In 2006, he was appointed Parliamentary Secretary to John Baird, who, at the time was President of the Treasury Board. He also served as Parliamentary Secretary to Prime Minister Stephen Harper and the Minister of Transport. In the 2006, 2008 and 2011 elections, Poilievre beat his opponents by a margin of almost 20,000 votes each time. He is popular with his constituents and his colleagues and after 9 years of hard work and paying his dues in the trenches, in July 2013, Poilievre was appointed to the Cabinet as Minister of State for Democratic Reform. John Baird served as a mentor to Poilievre and for the past decade has involved Poilievre in many of the key files he was working on in the national capital region. Whether it’s been federal money for the Queensway Carleton Hospital, Strandherd Bridge, O-Train expansion or other money to fix critical environmental and infrastructure projects, Pierre Poilievre has been involved.

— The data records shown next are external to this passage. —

`config.mk`:
```
export PLATFORM = sky130hd
export DESIGN_NAME = button_debouncer
export DESIGN_NICKNAME = d
export VERILOG_FILES = /design/src/rtl/button_debouncer.sv
export SDC_FILE = /design/constraint.sdc
export NUM_CORES = 1
export LEC_CHECK = 0
export ABC_AREA = 0
export CAP_MARGIN = 20
export CORE_MARGIN = 2
export CORE_UTILIZATION = 35
export DETAILED_ROUTE_END_ITERATION = 7
export PLACE_DENSITY = 0.53
export SETUP_SLACK_MARGIN = 0.1
export SKIP_CTS_REPAIR_TIMING = 1
export SKIP_LAST_GASP = 1
export SYNTH_ARGS = -nofsm -noshare
export SYNTH_HDL_FRONTEND = slang
export SYNTH_SLANG_ARGS = --single-unit
```
`constraint.sdc`:
```
create_clock -name clk -period 2.5 [get_ports clk]
set_clock_uncertainty 0.05 [all_clocks]
set_input_delay 0.5 -clock clk [delete_from_list [all_inputs] [get_ports clk]]
set_output_delay 0.5 -clock clk [all_outputs]
set_load 0.02 [all_outputs]
```
`src/rtl/button_debouncer.sv`:
```
// button_debouncer: raw push-button pins -> clean, clock-synchronous levels.
// Each bit goes through a 2-flop synchroniser and then its own stability
// counter. A new level is committed only after it has disagreed with the
// current output for STABLE_CYCLES consecutive cycles.
//
// Optional feature macro: DEBOUNCE_EDGE_EN
//   defined   -> adds output pressed[WIDTH-1:0], a registered one-cycle pulse
//                on the cycle after a bit of buttons commits 0->1.
//   undefined -> no pressed port and no edge logic.

// Per-bit stability counter: commits sync_in to level after a full run of
// STABLE_CYCLES disagreeing cycles. Any agreement restarts the run from zero.
module debounce_bit #(
    parameter int unsigned STABLE_CYCLES = 120000,
    parameter int unsigned CNT_W         = 17
) (
    input  logic clk,
    input  logic reset,
    input  logic sync_in,
    output logic level
);
    localparam logic [CNT_W-1:0] LAST = CNT_W'(STABLE_CYCLES - 1);

    logic [CNT_W-1:0] cnt;

    // Count disagreement cycles; commit and clear on the last one.
    // The counter stops at LAST, so it can never wrap.
    always_ff @(posedge clk) begin
        if (reset) begin
            cnt   <= '0;
            level <= 1'b0;
        end else if (sync_in == level) begin
            cnt   <= '0;
        end else if (cnt == LAST) begin
            level <= sync_in;
            cnt   <= '0;
        end else begin
            cnt   <= cnt + CNT_W'(1);
        end
    end
endmodule

module button_debouncer #(
    parameter int unsigned WIDTH         = 3,
    parameter int unsigned STABLE_CYCLES = 120000,
    parameter int unsigned ACTIVE_LOW    = 0
) (
    input  logic             clk,
    input  logic             reset,
    input  logic [WIDTH-1:0] buttons_raw,
    output logic [WIDTH-1:0] buttons
`ifdef DEBOUNCE_EDGE_EN
    ,
    output logic [WIDTH-1:0] pressed
`endif
);
    localparam int unsigned CNT_W = $clog2(STABLE_CYCLES + 1);

    logic [WIDTH-1:0] in_n;
    logic [WIDTH-1:0] s1;
    logic [WIDTH-1:0] s2;

    // Normalise polarity so that everything downstream sees 1 = pressed.
    assign in_n = (ACTIVE_LOW != 0) ? ~buttons_raw : buttons_raw;

    // Two-flop synchroniser; only s2 is consumed by the counters.
    always_ff @(posedge clk) begin
        if (reset) begin
            s1 <= '0;
            s2 <= '0;
        end else begin
            s1 <= in_n;
            s2 <= s1;
        end
    end

    // One independent stability counter per button.
    for (genvar g = 0; g < WIDTH; g++) begin : g_bit
        debounce_bit #(
            .STABLE_CYCLES (STABLE_CYCLES),
            .CNT_W         (CNT_W)
        ) u_bit (
            .clk     (clk),
            .reset   (reset),
            .sync_in (s2[g]),
            .level   (buttons[g])
        );
    end

`ifdef DEBOUNCE_EDGE_EN
    logic [WIDTH-1:0] buttons_d;

    // Rising-edge detect on the committed level; release gives no pulse.
    always_ff @(posedge clk) begin
        if (reset) begin
            buttons_d <= '0;
            pressed   <= '0;
        end else begin
            buttons_d <= buttons;
            pressed   <= buttons & ~buttons_d;
        end
    end
`endif
endmodule

```
==> results.py, run 1 <==
metrics = {
    "clock_network": {
        "clock_insertion_delay_worst_skew_ns": 0.33,
        "clock_path_buffers": 2,
        "cts_htree_levels": 3,
        "cts_buffers": 9,
        "cts_tree": "built",
        "numClockSinks": 60,
        "clkTransAtPathRegs_ns": 0.06,
        "clock_tree.root_cell": "sky130_fd_sc_hd__clkbuf_8",
    },
    "timing": {
        "timing.max_slew.rel_slack_pct": 73.36,
        "timing.fmax_ghz": 0.4933,
        "fin_tns_setup_ns": 0,
        "grt_setup_unrepaired": "false",
        "setup-violations-final": 0,
        "finalHoldViolations": 0,
        "tightestPinTransition_ns": 0.3984,
        "final.period_utilization_pct": 81.09,
        "worst_hold_slack_ns": 0.3845,
        "finalMaxSlewViolations": 0,
        "min_period_ns": 2.027,
    },
    "finish": {
        "nNetsFinal": 313,
        "syn_to_final_growth_pct": 15.30,
        "finish.cell_count_without_fillers": 409,
        "drive_above_1_share_pct": 8.065,
        "final_common_cell": "sky130_fd_sc_hd__dfxtp_1",
        "most-common-layout-cells": "60 x sky130_fd_sc_hd__dfxtp_1, 57 x sky130_fd_sc_hd__nor2_1, 39 x sky130_fd_sc_hd__xnor2_1",
        "final_layout_fill_cell_count": 712,
        "antenna_cells_inserted": 0,
        "final_area_sq_um": 3008,
    },
    "route": {
        "routed_wire_length_per_instance_um": 11.08,
        "drtPass1Iterations": 4,
        "dr.first_iter.drc_count": 75,
        "drcViolationCount": 0,
        "wl_um": 4533,
        "via_count": 1914,
        "final_antenna_net_count": 0,
        "avgViaCountPerCell": 4.680,
    },
    "run_status": {
        "outcome": "finished clean",
    },
    "flow_run": {
        "timing.max_cap.violations": 0,
    },
    "floorplanning": {
        "core_region_area_sq_um": 7253,
        "placementRows": 31,
        "die-height_um": 90.34,
        "start_util_pct": 35.97,
        "chip_width_um": 90.34,
        "io_pins": 8,
        "dieArea_sq_um": 8160,
    },
    "setup_path": {
        "regToRegSetupSlack_ns": 0.47,
        "timing.critical_path.cells": "nand3_1, or3_4, or4_1, a21oi_1",
        "crit_path_end_kind": "flop",
        "slowest_stage": "sky130_fd_sc_hd__or3_4",
        "worst_path_largest_cell_delay_ns": 0.52,
        "cp-start-kind": "flop",
        "r2r_cells": 4,
        "worst_r2r_endpoint": "g_bit[2].u_bit.cnt[16]$_SDFF_PP0_",
        "critPathRequiredTime_ns": 2.71,
        "crit_arrival_ns": 2.24,
        "critPathLaunch": "g_bit[2].u_bit.cnt[3]$_SDFF_PP0_",
        "worstSetupEndpoint": "g_bit[2].u_bit.cnt[16]$_SDFF_PP0_",
        "path_class": "flop to flop",
        "timing.rr.start": "g_bit[2].u_bit.cnt[3]$_SDFF_PP0_",
        "worst-path-max-fanout": 11,
    },
    "global_routing": {
        "grt_pass1_wl_um": 7859,
        "number_of_global_route_vias_before_repair": 1726,
        "grt-ovfl-total": 0,
        "grt_max_degree": 18,
        "antenna_violations_before_repair": 0,
        "gr_util_all_layers_pct": 11.86,
    },
    "placed_design": {
        "dp.cells": 393,
        "hpwlAfterDp_um": 3017,
        "placer_s_final_routability_congestion_estimate": 0.7366,
        "io_buffer_count": 7,
        "place_area_sq_um": 2758,
    },
    "pwr": {
        "ir_drop_uv": 338.3,
        "powerDensity_nw_per_um2": 689.3,
        "total_leakage_power_nw": 0.8610,
    },
    "yosys": {
        "yosys_register_bits": 60,
        "syn-num-nets": 300,
        "synth.yosys.warnings": 0,
        "syn_area_sq_um": 2609,
        "syn-mean-instance-area_sq_um": 8.934,
        "seq_area_frac_synth_pct": 46.04,
        "netlist_instances": 292,
        "synth_cell_types": 36,
    },
    "min_path": {
        "holdCritPathClass": "flop to flop",
    },
}
-- stage by stage --
step | worst slack (ns) | total power [W] | utilization, %
after floorplan | 0.7285 | 0.001003 | -
after global placement | 0.5674 | 0.001014 | 38.02
after detailed placement | 0.4871 | 0.001014 | 38.02
after CTS | 0.4845 | 0.002104 | 41.47
after global routing | 0.3563 | 0.002150 | 41.47
final | 0.4728 | 0.002073 | 41.47
-- registers in the layout, indices dropped and copies added, names as in the netlist --
signal	count
g_bit.u_bit.cnt	51
g_bit.u_bit.level	3
s1	3
s2	3
-- power by group --
group,total [W],switching [W],internal (W)
clock network,0.00108,0.000366,0.000716
logic,0.0000267,0.0000133,0.0000134
registers,0.000965,0.00000312,0.000962
total,0.00207,0.000382,0.00169
-- layer usage --
layer | track usage, % | wire, um | vias up | share of wire (%)
met5 | 0 | 0 | - | 0
met4 | 4.615 | 64 | 0 | 1.4
met3 | 4.925 | 145 | 6 | 3.2
met2 | 17.73 | 1919 | 18 | 42
met1 | 15.24 | 2404 | 872 | 53
li1 | - | - | 1018 | -
-- cell usage after synthesis --
| cell type | instances | share of area (%) |
|---|---|---|
| sky130_fd_sc_hd__nand2_1 | 12 | 1.7 |
| sky130_fd_sc_hd__or3_4 | 1 | 0.43 |
| sky130_fd_sc_hd__nor4b_1 | 1 | 0.34 |
| sky130_fd_sc_hd__and3b_1 | 1 | 0.34 |
| sky130_fd_sc_hd__nor2b_1 | 6 | 1.4 |
| sky130_fd_sc_hd__buf_4 | 4 | 1.2 |
| sky130_fd_sc_hd__xor2_1 | 6 | 2.0 |
| sky130_fd_sc_hd__nand4bb_1 | 1 | 0.43 |
| sky130_fd_sc_hd__o21ai_2 | 2 | 0.67 |
| sky130_fd_sc_hd__clkbuf_1 | 2 | 0.29 |
| sky130_fd_sc_hd__xnor2_1 | 39 | 13 |
| sky130_fd_sc_hd__buf_8 | 1 | 0.58 |
| sky130_fd_sc_hd__inv_1 | 11 | 1.6 |
| sky130_fd_sc_hd__a21oi_1 | 5 | 0.96 |
| sky130_fd_sc_hd__nand4_1 | 12 | 2.9 |
| sky130_fd_sc_hd__buf_6 | 2 | 0.86 |
| sky130_fd_sc_hd__or4_1 | 3 | 0.86 |
| sky130_fd_sc_hd__nand4b_1 | 1 | 0.34 |
| sky130_fd_sc_hd__nor2_1 | 57 | 8.2 |
| sky130_fd_sc_hd__nor3_1 | 14 | 2.7 |
| sky130_fd_sc_hd__or4b_1 | 1 | 0.38 |
| sky130_fd_sc_hd__nand4_2 | 1 | 0.48 |
| sky130_fd_sc_hd__nand3_1 | 16 | 3.1 |
| sky130_fd_sc_hd__mux2i_1 | 1 | 0.38 |
| sky130_fd_sc_hd__nor4_2 | 1 | 0.48 |
| sky130_fd_sc_hd__or3_1 | 3 | 0.72 |
| sky130_fd_sc_hd__o31ai_1 | 2 | 0.58 |
| sky130_fd_sc_hd__or2_1 | 2 | 0.48 |
| sky130_fd_sc_hd__o21ai_0 | 3 | 0.58 |
| sky130_fd_sc_hd__nand2b_1 | 1 | 0.24 |
| sky130_fd_sc_hd__nor3b_1 | 1 | 0.29 |
| sky130_fd_sc_hd__ha_1 | 3 | 1.4 |
| sky130_fd_sc_hd__and3_1 | 2 | 0.48 |
| sky130_fd_sc_hd__nand3_2 | 1 | 0.38 |
| sky130_fd_sc_hd__dfxtp_1 | 60 | 46 |
| sky130_fd_sc_hd__nor4_1 | 13 | 3.1 |
-- area by class of cell --
| class | count | area, sq um | share of cell area, % |
|---|---|---|---|
| multi-input cells | 212 | 1291 | 42.93 |
| clock buffers | 12 | 155.1 | 5.158 |
| clock inverters | 4 | 95.09 | 3.161 |
| repair buffers | 11 | 100.1 | 3.328 |
| flip-flops and latches | 60 | 1201 | 39.93 |
| inverters | 11 | 41.29 | 1.373 |
| well taps | 99 | 123.9 | 4.118 |
-- cell families (layout without fill, tap and decap cells) --
logic type,after synthesis,in the layout,synth area share [%]
buffers and inverters,20,38,4.460
adder cells (fa/ha/maj),3,3,1.439
flip-flops,60,60,46.04
AND/OR/NAND/NOR,151,151,29.78
multiplexers,1,1,0.3837
XOR/XNOR,45,45,15.11
AO/OA/AOI/OAI,12,12,2.781
-- critical path, delay by kind of cell, from the launching register on --
kind / cells / cell delay, ns
and+or+nand+nor: 3 / 1.35
DFF: 1 / 0.40
AOI/OAI and AO/OA: 1 / 0.15
-- worst min-delay path by stage --
stage	startpoint	cells after the start	end	slack, ns
after floorplan	s1[0]$_SDFF_PP0_	1	s2[0]$_SDFF_PP0_	0.36
after global placement	s1[1]$_SDFF_PP0_	1	s2[1]$_SDFF_PP0_	0.37
after detailed placement	s1[0]$_SDFF_PP0_	1	s2[0]$_SDFF_PP0_	0.37
after CTS	s1[0]$_SDFF_PP0_	1	s2[0]$_SDFF_PP0_	0.39
after global routing	s1[0]$_SDFF_PP0_	1	s2[0]$_SDFF_PP0_	0.41
final	s1[0]$_SDFF_PP0_	1	s2[0]$_SDFF_PP0_	0.38
Note: power is estimated with default switching activity, not from simulation.
==> run 2, diff against run 1 <==
--- a/config.mk
+++ b/config.mk
@@ -10,7 +10,7 @@
 export CORE_MARGIN = 2
 export CORE_UTILIZATION = 35
 export DETAILED_ROUTE_END_ITERATION = 7
-export PLACE_DENSITY = 0.53
+export PLACE_DENSITY = 0.55
 export SETUP_SLACK_MARGIN = 0.1
 export SKIP_CTS_REPAIR_TIMING = 1
 export SKIP_LAST_GASP = 1
==> constraint.sdc (replaced) <==
create_clock -name clk -period 1.6 [get_ports clk]
set_clock_uncertainty 0.05 [all_clocks]
set_input_delay 0.32 -clock clk [delete_from_list [all_inputs] [get_ports clk]]
set_output_delay 0.32 -clock clk [all_outputs]
set_load 0.02 [all_outputs]
==> results.py, run 2 (synthesis gave the netlist of run 1 again) <==
metrics = {
    "global_routing": {
        "grt_max_degree": 18,
        "number_of_global_route_vias_before_repair": 2000,
        "grt-ovfl-total": 0,
        "antenna_violations_before_repair": 0,
        "gr_util_all_layers_pct": 13.31,
        "grt_pass1_wl_um": 8763,
    },
    "timing": {
        "grt_setup_unrepaired": "true",
        "setup-violations-final": 18,
        "tightestPinTransition_ns": 0.3193,
        "final.period_utilization_pct": 101.8,
        "finalMaxSlewViolations": 0,
        "timing.fmax_ghz": 0.6137,
        "min_period_ns": 1.630,
        "timing.max_slew.rel_slack_pct": 78.52,
        "finalHoldViolations": 0,
        "final.setup.worst_slack_ns": -0.02957,
        "worst_hold_slack_ns": 0.3924,
    },
    "route": {
        "drcViolationCount": 0,
        "wl_um": 5221,
        "avgViaCountPerCell": 4.704,
        "drtPass1Iterations": 4,
        "routed_wire_length_per_instance_um": 11.35,
        "via_count": 2164,
        "dr.first_iter.drc_count": 43,
        "final_antenna_net_count": 0,
    },
    "setup_path": {
        "worst-path-max-fanout": 2,
        "timing.critical_path.cells": "ha_4, nand2_4, or3_4, or4_4, a21oi_2",
        "crit_path_end_kind": "flop",
        "critPathRequiredTime_ns": 1.83,
        "path_class": "flop to flop",
        "crit_arrival_ns": 1.86,
        "cp-start-kind": "flop",
        "critPathTopFamily": "simple AND/OR/NAND/NOR gates",
        "timing.rr.start": "g_bit[2].u_bit.cnt[0]$_SDFF_PP0_",
        "worstPathBufferInverterCount": 0,
        "regToRegSetupSlack_ns": -0.03,
        "slowest_stage": "sky130_fd_sc_hd__or4_4",
        "worst_r2r_endpoint": "g_bit[2].u_bit.cnt[16]$_SDFF_PP0_",
        "worst_path_largest_cell_delay_ns": 0.52,
        "r2r_cells": 5,
    },
    "finish": {
        "drive_above_1_share_pct": 34.35,
        "final_area_sq_um": 3672,
        "syn_to_final_growth_pct": 40.77,
        "largest_register_ff_count": 51,
        "finish.cell_count_without_fillers": 460,
        "antenna_cells_inserted": 0,
        "final_common_cell": "sky130_fd_sc_hd__buf_4",
        "top_register": "g_bit.u_bit.cnt",
        "most-common-layout-cells": "49 x sky130_fd_sc_hd__buf_4, 45 x sky130_fd_sc_hd__dfxtp_1, 44 x sky130_fd_sc_hd__nor2_1",
        "nNetsFinal": 365,
        "final_layout_fill_cell_count": 685,
        "layout.core_utilization_pct": 50.63,
    },
    "pwr": {
        "powerDensity_nw_per_um2": 791.7,
        "power_w": 0.002907,
        "ir_drop_uv": 467.3,
        "total_leakage_power_nw": 1.234,
    },
    "floorplanning": {
        "dieArea_sq_um": 8160,
        "start_util_pct": 35.97,
        "core_region_area_sq_um": 7253,
        "placementRows": 31,
        "io_pins": 8,
        "chip_width_um": 90.34,
        "die-height_um": 90.34,
    },
    "min_path": {
        "min_to": "s2[0]$_SDFF_PP0_",
        "hold_crit_start": "s1[0]$_SDFF_PP0_",
        "timing.hold.worst_path_depth": 1,
        "holdCritPathClass": "flop to flop",
    },
    "placed_design": {
        "place_area_sq_um": 3243,
        "io_buffer_count": 7,
        "dp.cells": 442,
        "placer_s_final_routability_congestion_estimate": 0.7760,
        "hpwlAfterDp_um": 3594,
    },
    "clock_network": {
        "clock_insertion_delay_worst_skew_ns": 0.34,
        "cts_buffers": 9,
        "numClockSinks": 60,
        "cts_htree_levels": 3,
        "clock_path_buffers": 2,
        "clock_tree.root_cell": "sky130_fd_sc_hd__clkbuf_8",
        "cts_tree": "built",
        "clkTransAtPathRegs_ns": 0.07,
    },
    "run_status": {
        "failed_checks": "setup timing",
        "outcome": "finished, violations left",
    },
    "flow_run": {
        "timing.max_cap.violations": 0,
    },
}
-- run 2: changes by cell type in the layout (fill, tap and decap cells not counted), moves of 6 or more --
cell / before / now
sky130_fd_sc_hd__nor2_1: 57 / 44
sky130_fd_sc_hd__nor2_4: 0 / 7
sky130_fd_sc_hd__dfxtp_1: 60 / 45
sky130_fd_sc_hd__dfxtp_2: 0 / 14
sky130_fd_sc_hd__nor2_2: 0 / 6
sky130_fd_sc_hd__buf_4: 4 / 49
-- run 2: layout make-up --
cell class              instances  area, sq um  share of cell area, %
multi-input cells             212         1529                  41.64
flip-flops and latches         60         1222                  33.29
repair buffers                 63        564.3                  15.37
clock buffers                  11        141.4                  3.850
well taps                      99        123.9                  3.373
clock inverters                 4        50.05                  1.363
inverters                      11        41.29                  1.124
-- run 2: worst register-to-register path: cells and delay by family, from the launching register on --
family | cells | cell delay [ns]
simple gates | 3 | 0.90
fa+ha+maj | 1 | 0.15
flops | 1 | 0.35
compound gates | 1 | 0.14
-- run 2: metrics by stage --
| step | setup TNS (ns) | worst slack, ns |
|---|---|---|
| floorplan | -0.6472 | -0.05913 |
| global placement | -0.8355 | -0.07042 |
| CTS | -2.527 | -0.1414 |
| global route | -2.805 | -0.1094 |
| finish | -0.2952 | -0.02957 |
| detailed placement | -1.391 | -0.07371 |
-- run 2: how the worst max path moves through the flow --
stage | depth (start not counted) | end | slack, ns | startpoint
after floorplan | 5 | g_bit[2].u_bit.cnt[16]$_SDFF_PP0_ | -0.06 | g_bit[2].u_bit.cnt[1]$_SDFF_PP0_
after global placement | 4 | g_bit[0].u_bit.cnt[3]$_SDFF_PP0_ | -0.07 | g_bit[0].u_bit.cnt[9]$_SDFF_PP0_
after detailed placement | 4 | g_bit[0].u_bit.cnt[3]$_SDFF_PP0_ | -0.07 | g_bit[0].u_bit.cnt[9]$_SDFF_PP0_
after CTS | 1 | buttons[0] | -0.14 | g_bit[0].u_bit.level$_SDFFE_PP0P_
after global routing | 6 | g_bit[1].u_bit.cnt[6]$_SDFF_PP0_ | -0.11 | g_bit[1].u_bit.cnt[0]$_SDFF_PP0_
final | 5 | g_bit[2].u_bit.cnt[16]$_SDFF_PP0_ | -0.03 | g_bit[2].u_bit.cnt[0]$_SDFF_PP0_
-- run 2: power breakdown --
part / switching, W / internal, W / leakage (nW)
Clock: 0.000587 / 0.000750 / 0.0914
Combinational: 0.0000295 / 0.0000354 / 0.650
Sequential: 0.00000461 / 0.00150 / 0.493
Total: 0.000621 / 0.00229 / 1.23
-- run 2: routing by layer --
metal  global-route usage [%]  vias up  wire (um)
met3                    4.841        7        199
met4                    6.154        0         95
met1                    16.96     1002       2526
li1                         -     1125          -
met2                    20.11       30       2400
met5                        0        -          0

The Harper government made Poilievre its point man when it decided to go after the big unions to try to stop them from providing funds to political campaigns. PSAC, PIPSC and other unions were rankled by the young MP’s zealous attacks on their contributions to political campaigns as undemocratic, while rank and file Conservatives lapped it up and cheered him on.
With the sudden departure of his friend and mentor John Baird, Pierre Poilievre has been passed the mantle as the political ‘go-to’ minister for our region. Poilievre has matured greatly on the job in the past decade as both a national politician and constituency MP and he deserves a chance to see what he can do in the role.